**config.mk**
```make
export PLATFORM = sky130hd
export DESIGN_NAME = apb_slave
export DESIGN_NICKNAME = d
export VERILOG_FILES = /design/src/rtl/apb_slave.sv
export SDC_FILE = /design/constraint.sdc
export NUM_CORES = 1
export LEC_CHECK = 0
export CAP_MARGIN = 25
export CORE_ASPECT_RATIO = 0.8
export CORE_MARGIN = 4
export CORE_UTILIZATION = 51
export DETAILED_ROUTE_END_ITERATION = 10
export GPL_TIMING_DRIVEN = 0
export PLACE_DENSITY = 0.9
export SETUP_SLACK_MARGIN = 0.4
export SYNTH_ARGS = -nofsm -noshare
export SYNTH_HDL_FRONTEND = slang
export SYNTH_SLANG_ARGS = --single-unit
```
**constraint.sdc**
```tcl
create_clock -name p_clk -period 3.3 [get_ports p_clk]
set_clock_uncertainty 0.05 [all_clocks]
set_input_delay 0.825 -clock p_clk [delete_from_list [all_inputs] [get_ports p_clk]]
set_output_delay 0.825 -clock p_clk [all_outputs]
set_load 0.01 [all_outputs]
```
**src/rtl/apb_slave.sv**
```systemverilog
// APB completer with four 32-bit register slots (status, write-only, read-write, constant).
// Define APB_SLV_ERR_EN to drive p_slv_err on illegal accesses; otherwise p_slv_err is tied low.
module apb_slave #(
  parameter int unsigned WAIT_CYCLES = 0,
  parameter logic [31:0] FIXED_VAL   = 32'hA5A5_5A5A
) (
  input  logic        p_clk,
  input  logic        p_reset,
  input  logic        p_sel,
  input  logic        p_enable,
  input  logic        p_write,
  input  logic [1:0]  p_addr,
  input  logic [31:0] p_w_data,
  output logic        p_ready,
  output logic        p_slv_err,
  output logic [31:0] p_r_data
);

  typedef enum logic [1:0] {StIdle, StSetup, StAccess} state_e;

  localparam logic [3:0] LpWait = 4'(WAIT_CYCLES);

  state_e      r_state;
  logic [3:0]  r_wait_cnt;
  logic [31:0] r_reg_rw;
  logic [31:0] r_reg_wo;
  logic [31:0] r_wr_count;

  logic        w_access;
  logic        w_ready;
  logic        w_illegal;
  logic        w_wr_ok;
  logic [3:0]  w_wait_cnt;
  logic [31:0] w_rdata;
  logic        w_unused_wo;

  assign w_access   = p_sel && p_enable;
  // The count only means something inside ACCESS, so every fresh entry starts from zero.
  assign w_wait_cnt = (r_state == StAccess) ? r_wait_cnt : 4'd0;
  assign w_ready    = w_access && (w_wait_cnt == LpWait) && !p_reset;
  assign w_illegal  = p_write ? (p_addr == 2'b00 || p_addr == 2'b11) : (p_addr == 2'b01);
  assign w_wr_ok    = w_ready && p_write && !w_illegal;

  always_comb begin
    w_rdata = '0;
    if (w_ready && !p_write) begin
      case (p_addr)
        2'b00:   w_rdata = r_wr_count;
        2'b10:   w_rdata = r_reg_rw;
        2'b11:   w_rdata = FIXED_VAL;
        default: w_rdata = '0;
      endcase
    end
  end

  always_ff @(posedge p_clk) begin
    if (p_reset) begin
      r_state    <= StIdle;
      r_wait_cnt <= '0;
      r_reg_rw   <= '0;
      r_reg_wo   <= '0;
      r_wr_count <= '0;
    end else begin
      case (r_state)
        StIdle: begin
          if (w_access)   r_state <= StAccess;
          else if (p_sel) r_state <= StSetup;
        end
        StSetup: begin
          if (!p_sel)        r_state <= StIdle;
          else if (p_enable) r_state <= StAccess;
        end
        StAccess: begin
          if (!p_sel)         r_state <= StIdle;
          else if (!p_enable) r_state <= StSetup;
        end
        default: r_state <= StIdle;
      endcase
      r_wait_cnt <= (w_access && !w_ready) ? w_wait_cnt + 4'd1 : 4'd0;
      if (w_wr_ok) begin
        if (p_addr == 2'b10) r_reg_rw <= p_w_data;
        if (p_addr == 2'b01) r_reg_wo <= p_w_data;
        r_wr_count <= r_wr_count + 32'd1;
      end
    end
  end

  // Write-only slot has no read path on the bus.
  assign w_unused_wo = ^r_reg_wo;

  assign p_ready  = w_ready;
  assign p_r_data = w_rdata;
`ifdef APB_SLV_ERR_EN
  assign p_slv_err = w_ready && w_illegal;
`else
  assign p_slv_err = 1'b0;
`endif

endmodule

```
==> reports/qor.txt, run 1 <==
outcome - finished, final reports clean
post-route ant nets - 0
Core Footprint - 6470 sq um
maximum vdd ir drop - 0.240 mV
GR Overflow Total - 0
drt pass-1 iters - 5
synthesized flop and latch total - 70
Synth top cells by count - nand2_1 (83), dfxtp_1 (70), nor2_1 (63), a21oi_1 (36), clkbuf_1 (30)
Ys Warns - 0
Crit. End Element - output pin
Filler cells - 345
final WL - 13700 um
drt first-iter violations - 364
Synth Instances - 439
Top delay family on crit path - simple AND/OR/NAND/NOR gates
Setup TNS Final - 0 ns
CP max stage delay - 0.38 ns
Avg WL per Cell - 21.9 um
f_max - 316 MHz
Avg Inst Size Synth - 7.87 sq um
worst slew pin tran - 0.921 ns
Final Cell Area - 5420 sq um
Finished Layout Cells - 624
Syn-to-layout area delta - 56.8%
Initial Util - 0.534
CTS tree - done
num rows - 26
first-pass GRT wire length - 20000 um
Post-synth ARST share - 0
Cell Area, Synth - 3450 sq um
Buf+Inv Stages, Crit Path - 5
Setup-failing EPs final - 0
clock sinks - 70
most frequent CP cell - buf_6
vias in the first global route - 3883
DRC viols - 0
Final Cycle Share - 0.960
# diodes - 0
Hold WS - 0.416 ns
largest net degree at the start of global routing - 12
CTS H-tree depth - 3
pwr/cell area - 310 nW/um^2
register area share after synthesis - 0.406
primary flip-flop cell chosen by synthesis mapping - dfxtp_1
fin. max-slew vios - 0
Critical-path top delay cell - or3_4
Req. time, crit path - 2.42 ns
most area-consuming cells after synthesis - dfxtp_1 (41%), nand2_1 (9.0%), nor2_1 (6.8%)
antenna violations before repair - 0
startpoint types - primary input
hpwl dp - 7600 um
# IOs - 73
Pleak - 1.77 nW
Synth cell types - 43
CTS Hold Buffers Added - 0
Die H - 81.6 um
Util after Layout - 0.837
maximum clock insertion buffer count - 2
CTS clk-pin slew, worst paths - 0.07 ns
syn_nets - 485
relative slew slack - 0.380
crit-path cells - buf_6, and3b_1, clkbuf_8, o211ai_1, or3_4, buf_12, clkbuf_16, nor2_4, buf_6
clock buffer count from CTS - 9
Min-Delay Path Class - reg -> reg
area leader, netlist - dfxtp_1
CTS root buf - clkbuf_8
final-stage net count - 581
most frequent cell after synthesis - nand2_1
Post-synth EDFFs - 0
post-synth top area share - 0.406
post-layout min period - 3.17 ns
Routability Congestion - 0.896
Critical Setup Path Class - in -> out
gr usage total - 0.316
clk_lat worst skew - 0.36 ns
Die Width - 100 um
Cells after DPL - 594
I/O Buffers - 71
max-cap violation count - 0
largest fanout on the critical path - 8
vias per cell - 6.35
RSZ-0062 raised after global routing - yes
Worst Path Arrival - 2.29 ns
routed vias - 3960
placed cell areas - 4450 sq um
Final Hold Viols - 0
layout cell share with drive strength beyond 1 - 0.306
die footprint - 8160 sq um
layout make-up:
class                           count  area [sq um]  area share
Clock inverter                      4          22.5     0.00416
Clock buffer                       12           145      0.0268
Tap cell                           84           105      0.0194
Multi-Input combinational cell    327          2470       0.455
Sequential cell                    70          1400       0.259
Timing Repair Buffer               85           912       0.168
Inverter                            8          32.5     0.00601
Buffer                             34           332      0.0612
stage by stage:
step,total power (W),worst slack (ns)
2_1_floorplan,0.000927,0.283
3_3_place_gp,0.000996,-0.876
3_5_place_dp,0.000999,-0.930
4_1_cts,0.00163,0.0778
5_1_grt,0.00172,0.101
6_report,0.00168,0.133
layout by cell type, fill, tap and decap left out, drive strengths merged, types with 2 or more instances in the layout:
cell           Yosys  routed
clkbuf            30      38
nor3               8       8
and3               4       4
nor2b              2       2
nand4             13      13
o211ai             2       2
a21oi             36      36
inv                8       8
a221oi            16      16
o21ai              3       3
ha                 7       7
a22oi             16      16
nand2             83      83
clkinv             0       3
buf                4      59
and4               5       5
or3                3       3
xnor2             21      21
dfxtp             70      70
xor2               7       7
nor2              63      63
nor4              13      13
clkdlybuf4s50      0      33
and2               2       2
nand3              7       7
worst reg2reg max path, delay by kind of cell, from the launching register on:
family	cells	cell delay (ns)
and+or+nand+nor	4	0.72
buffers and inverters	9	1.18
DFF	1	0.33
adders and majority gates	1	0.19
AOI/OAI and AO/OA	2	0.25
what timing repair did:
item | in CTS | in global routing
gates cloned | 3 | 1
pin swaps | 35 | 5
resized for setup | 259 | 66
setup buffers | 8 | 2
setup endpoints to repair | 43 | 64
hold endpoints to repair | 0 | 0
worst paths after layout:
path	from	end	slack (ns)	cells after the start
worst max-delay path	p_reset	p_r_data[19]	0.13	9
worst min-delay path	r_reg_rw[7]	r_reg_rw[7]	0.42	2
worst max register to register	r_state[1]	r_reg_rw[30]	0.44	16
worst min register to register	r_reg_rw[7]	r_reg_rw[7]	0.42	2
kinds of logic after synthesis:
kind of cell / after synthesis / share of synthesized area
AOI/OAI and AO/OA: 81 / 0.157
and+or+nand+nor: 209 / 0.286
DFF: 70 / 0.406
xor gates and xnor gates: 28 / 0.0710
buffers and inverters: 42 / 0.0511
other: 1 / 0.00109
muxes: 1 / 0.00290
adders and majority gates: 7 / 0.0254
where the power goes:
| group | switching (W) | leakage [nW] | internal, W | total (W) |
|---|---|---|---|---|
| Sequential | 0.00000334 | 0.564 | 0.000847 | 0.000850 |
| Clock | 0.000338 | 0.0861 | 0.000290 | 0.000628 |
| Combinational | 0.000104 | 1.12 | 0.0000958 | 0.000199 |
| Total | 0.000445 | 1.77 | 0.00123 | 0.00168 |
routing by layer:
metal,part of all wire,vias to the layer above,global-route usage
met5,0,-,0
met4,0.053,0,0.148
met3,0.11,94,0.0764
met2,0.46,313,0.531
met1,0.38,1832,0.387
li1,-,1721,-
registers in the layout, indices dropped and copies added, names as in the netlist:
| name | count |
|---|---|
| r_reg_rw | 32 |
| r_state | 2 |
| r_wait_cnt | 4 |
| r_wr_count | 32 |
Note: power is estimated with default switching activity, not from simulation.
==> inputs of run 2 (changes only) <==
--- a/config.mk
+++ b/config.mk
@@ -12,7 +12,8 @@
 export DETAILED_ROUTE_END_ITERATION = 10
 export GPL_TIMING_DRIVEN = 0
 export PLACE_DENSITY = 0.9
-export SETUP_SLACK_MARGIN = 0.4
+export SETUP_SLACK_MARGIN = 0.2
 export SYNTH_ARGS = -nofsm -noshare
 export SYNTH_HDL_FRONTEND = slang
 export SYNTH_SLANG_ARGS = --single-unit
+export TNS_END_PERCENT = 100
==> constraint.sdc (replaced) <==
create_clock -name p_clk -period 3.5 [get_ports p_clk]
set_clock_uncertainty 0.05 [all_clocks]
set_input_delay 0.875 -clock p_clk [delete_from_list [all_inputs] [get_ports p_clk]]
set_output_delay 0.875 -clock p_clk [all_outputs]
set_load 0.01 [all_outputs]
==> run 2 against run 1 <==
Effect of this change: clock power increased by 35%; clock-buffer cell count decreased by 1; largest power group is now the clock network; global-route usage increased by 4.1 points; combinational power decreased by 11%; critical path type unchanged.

##########

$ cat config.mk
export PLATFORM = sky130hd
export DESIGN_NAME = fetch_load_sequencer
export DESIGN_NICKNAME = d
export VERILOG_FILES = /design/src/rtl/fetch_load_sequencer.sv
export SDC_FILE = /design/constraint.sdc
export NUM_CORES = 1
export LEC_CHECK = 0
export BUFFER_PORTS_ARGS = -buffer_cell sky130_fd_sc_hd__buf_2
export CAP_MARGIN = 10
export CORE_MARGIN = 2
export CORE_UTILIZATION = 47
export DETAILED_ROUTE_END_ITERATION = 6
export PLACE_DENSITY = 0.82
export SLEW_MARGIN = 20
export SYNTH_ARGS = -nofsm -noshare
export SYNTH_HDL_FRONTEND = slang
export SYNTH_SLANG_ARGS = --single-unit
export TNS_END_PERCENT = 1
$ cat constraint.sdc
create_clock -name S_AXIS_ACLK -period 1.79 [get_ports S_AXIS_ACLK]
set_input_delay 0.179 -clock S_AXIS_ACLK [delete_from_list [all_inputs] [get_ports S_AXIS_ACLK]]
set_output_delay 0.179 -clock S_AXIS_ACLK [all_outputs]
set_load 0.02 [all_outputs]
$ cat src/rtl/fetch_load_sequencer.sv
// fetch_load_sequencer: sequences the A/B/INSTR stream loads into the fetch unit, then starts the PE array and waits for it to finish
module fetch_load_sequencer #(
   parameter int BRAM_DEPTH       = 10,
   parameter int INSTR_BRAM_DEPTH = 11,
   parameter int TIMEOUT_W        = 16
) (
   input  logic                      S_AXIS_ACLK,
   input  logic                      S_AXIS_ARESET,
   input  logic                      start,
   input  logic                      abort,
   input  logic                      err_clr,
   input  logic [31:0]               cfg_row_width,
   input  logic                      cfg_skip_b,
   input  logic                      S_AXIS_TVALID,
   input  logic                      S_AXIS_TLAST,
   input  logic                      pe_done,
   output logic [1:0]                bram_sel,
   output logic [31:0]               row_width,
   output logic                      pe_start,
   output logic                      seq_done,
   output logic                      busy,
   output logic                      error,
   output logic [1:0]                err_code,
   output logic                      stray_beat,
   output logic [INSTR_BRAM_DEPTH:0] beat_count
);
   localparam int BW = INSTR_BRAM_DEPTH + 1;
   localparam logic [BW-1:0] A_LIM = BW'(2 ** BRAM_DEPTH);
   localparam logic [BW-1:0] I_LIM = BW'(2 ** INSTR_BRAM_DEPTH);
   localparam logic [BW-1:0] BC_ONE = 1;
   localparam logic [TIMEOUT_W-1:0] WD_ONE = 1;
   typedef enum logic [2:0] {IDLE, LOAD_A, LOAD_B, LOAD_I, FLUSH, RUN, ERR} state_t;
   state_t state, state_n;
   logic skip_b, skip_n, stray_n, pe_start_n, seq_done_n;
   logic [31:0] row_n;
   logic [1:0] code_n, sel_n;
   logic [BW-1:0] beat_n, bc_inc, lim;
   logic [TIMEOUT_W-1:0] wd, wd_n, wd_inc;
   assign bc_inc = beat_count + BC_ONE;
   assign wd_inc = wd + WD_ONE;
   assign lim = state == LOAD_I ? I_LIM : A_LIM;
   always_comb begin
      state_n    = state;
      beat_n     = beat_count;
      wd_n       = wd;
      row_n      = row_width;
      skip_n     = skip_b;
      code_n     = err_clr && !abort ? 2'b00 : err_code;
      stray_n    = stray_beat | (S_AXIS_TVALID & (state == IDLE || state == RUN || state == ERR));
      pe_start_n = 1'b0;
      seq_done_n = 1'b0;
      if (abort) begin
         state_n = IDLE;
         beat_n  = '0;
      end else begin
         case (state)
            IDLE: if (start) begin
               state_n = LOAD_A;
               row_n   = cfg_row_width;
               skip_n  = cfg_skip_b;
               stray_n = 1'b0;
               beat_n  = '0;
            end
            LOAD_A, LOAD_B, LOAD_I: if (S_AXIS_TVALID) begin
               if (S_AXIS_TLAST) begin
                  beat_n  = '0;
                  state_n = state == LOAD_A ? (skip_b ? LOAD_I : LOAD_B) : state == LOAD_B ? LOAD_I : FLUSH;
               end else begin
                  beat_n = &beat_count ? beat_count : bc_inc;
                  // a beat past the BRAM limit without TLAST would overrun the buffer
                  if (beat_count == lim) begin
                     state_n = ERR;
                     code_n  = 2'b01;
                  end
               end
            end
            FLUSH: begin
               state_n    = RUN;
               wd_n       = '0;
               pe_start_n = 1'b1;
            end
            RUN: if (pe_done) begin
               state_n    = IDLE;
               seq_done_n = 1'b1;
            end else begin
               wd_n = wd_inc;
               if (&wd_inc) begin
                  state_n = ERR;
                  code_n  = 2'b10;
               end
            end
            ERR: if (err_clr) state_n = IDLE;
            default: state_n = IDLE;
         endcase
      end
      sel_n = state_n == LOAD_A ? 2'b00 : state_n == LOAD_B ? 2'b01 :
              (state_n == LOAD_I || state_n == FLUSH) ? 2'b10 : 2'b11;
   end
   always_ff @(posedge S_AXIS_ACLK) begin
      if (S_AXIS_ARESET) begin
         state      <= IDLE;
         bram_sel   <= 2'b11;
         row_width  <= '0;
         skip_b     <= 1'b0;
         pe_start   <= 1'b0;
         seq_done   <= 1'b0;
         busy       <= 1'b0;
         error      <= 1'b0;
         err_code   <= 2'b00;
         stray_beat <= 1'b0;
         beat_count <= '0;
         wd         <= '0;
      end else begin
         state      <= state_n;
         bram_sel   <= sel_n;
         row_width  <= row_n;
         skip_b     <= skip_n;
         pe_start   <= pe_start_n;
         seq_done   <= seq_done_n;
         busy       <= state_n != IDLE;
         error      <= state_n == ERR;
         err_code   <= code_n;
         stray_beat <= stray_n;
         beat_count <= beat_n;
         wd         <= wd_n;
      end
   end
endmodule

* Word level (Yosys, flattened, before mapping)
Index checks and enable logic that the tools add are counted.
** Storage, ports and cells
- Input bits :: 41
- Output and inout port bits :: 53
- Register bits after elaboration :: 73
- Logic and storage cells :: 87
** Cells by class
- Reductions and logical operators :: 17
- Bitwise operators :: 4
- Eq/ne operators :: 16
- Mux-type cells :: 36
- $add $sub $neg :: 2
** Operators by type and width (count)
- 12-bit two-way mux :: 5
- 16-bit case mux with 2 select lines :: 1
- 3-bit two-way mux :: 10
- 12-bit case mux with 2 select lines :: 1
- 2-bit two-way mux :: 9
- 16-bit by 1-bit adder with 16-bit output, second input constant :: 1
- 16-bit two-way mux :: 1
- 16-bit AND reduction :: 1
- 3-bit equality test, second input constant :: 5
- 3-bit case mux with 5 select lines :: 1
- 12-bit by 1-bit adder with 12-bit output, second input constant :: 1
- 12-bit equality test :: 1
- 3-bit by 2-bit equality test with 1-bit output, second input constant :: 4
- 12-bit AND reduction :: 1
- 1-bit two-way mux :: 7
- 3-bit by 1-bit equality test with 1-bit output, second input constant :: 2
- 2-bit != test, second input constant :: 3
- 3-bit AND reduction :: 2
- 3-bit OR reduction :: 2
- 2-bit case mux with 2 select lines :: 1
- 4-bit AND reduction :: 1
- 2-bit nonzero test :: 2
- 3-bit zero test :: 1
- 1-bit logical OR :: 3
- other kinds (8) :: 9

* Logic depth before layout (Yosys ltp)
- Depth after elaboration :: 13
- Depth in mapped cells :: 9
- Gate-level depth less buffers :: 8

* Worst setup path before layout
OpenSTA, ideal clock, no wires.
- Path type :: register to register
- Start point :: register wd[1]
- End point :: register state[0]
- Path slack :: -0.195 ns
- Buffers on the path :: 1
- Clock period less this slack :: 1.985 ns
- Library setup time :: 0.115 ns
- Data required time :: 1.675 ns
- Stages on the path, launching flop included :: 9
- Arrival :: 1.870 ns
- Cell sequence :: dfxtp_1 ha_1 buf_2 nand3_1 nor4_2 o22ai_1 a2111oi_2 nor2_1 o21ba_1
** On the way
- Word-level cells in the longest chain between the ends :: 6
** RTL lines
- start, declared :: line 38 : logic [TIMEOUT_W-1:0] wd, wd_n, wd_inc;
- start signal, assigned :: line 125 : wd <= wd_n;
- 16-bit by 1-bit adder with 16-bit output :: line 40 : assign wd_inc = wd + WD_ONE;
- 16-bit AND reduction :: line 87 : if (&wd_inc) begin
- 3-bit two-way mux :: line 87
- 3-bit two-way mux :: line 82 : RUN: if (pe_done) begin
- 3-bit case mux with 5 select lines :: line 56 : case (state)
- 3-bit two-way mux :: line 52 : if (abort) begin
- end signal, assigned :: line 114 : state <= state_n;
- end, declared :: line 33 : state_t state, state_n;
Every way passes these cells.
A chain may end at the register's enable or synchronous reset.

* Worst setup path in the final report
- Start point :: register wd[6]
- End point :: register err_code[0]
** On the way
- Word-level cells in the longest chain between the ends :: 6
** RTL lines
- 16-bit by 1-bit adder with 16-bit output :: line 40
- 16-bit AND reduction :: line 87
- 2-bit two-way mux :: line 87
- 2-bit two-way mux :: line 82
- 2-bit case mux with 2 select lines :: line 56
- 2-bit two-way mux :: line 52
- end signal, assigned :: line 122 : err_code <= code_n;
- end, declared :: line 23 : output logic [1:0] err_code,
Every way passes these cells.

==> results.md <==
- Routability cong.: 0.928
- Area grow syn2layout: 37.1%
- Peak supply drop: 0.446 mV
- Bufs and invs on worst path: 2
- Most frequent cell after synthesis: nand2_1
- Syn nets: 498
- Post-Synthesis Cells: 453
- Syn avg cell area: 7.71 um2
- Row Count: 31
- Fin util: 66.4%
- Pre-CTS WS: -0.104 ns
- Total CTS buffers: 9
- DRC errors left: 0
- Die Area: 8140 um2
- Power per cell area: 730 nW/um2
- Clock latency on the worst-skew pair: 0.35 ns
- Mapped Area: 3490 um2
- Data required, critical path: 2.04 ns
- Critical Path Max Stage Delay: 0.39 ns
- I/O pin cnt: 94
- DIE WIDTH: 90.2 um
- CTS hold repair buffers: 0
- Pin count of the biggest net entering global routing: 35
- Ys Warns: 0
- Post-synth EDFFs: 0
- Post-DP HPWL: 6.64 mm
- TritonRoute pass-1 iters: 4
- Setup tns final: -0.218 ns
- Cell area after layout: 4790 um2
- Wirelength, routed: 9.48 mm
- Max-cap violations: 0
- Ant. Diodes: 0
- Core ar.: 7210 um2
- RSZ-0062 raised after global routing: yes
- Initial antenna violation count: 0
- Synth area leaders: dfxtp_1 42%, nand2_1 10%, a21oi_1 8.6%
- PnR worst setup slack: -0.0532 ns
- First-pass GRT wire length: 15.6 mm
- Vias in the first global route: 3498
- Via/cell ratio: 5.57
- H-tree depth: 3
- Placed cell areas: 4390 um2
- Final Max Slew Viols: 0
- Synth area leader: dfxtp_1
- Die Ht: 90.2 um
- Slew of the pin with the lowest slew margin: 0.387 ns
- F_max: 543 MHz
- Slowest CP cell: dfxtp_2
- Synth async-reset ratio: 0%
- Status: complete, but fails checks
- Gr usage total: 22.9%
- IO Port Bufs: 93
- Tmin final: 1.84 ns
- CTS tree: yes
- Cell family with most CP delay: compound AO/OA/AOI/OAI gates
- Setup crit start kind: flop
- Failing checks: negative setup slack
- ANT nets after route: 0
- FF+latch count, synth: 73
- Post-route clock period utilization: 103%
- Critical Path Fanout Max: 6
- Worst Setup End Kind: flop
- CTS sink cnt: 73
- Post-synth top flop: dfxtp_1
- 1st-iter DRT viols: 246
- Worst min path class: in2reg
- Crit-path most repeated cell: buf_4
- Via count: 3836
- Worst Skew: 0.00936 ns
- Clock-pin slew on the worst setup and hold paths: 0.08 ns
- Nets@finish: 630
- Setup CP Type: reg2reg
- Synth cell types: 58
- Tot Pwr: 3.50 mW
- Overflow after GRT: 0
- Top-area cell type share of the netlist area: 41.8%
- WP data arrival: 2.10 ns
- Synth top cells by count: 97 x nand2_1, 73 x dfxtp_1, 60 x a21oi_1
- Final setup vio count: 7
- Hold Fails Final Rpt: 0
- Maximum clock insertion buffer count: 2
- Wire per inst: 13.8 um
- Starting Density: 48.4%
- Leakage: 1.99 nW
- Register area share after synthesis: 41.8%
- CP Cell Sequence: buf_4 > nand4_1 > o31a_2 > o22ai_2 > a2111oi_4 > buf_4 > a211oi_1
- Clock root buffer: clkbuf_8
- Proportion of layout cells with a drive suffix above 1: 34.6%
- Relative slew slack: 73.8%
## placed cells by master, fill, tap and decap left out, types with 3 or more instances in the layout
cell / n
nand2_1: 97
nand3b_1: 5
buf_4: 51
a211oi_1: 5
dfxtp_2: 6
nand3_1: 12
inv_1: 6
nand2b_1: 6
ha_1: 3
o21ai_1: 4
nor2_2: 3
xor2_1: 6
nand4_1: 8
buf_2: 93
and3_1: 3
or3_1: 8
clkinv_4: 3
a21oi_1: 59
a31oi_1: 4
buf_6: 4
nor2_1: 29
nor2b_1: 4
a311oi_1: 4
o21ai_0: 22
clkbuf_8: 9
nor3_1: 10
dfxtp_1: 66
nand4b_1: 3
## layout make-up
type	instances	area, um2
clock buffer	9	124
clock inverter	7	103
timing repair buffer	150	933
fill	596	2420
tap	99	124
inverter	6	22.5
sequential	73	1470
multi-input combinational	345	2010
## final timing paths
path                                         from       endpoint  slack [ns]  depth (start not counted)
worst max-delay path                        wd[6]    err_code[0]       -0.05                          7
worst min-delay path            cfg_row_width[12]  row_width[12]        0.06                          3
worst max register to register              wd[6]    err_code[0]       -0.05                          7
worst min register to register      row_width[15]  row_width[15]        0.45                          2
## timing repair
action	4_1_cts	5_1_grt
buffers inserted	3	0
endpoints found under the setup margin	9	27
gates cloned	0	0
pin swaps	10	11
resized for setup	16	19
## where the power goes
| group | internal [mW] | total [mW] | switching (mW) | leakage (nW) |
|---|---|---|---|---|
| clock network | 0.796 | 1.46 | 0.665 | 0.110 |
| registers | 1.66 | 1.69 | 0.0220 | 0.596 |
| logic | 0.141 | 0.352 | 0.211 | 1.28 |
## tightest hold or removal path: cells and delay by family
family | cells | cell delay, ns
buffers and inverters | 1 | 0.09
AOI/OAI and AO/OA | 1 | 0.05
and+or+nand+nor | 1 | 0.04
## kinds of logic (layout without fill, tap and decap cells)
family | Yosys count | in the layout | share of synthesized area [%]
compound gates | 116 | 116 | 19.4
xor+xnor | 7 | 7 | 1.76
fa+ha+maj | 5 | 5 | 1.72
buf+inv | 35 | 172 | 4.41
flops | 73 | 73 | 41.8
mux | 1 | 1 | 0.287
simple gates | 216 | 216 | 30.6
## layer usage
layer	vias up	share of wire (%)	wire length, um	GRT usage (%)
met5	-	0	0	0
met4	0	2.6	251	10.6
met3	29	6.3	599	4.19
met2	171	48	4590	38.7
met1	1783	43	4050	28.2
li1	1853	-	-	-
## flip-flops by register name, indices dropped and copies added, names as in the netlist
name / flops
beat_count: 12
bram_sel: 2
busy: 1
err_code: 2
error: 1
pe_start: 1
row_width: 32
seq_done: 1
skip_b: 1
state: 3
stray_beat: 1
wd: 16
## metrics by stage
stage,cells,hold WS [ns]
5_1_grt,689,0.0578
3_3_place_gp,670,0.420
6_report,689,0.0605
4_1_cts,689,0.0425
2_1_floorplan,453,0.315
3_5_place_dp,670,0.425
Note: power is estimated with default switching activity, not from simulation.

##########

### [THE TASK]
Please go through the data and copy each line containing the word "typedef".

### [EXERCISE SOLUTION]
  typedef enum logic [1:0] {StIdle, StSetup, StAccess} state_e;
   typedef enum logic [2:0] {IDLE, LOAD_A, LOAD_B, LOAD_I, FLUSH, RUN, ERR} state_t;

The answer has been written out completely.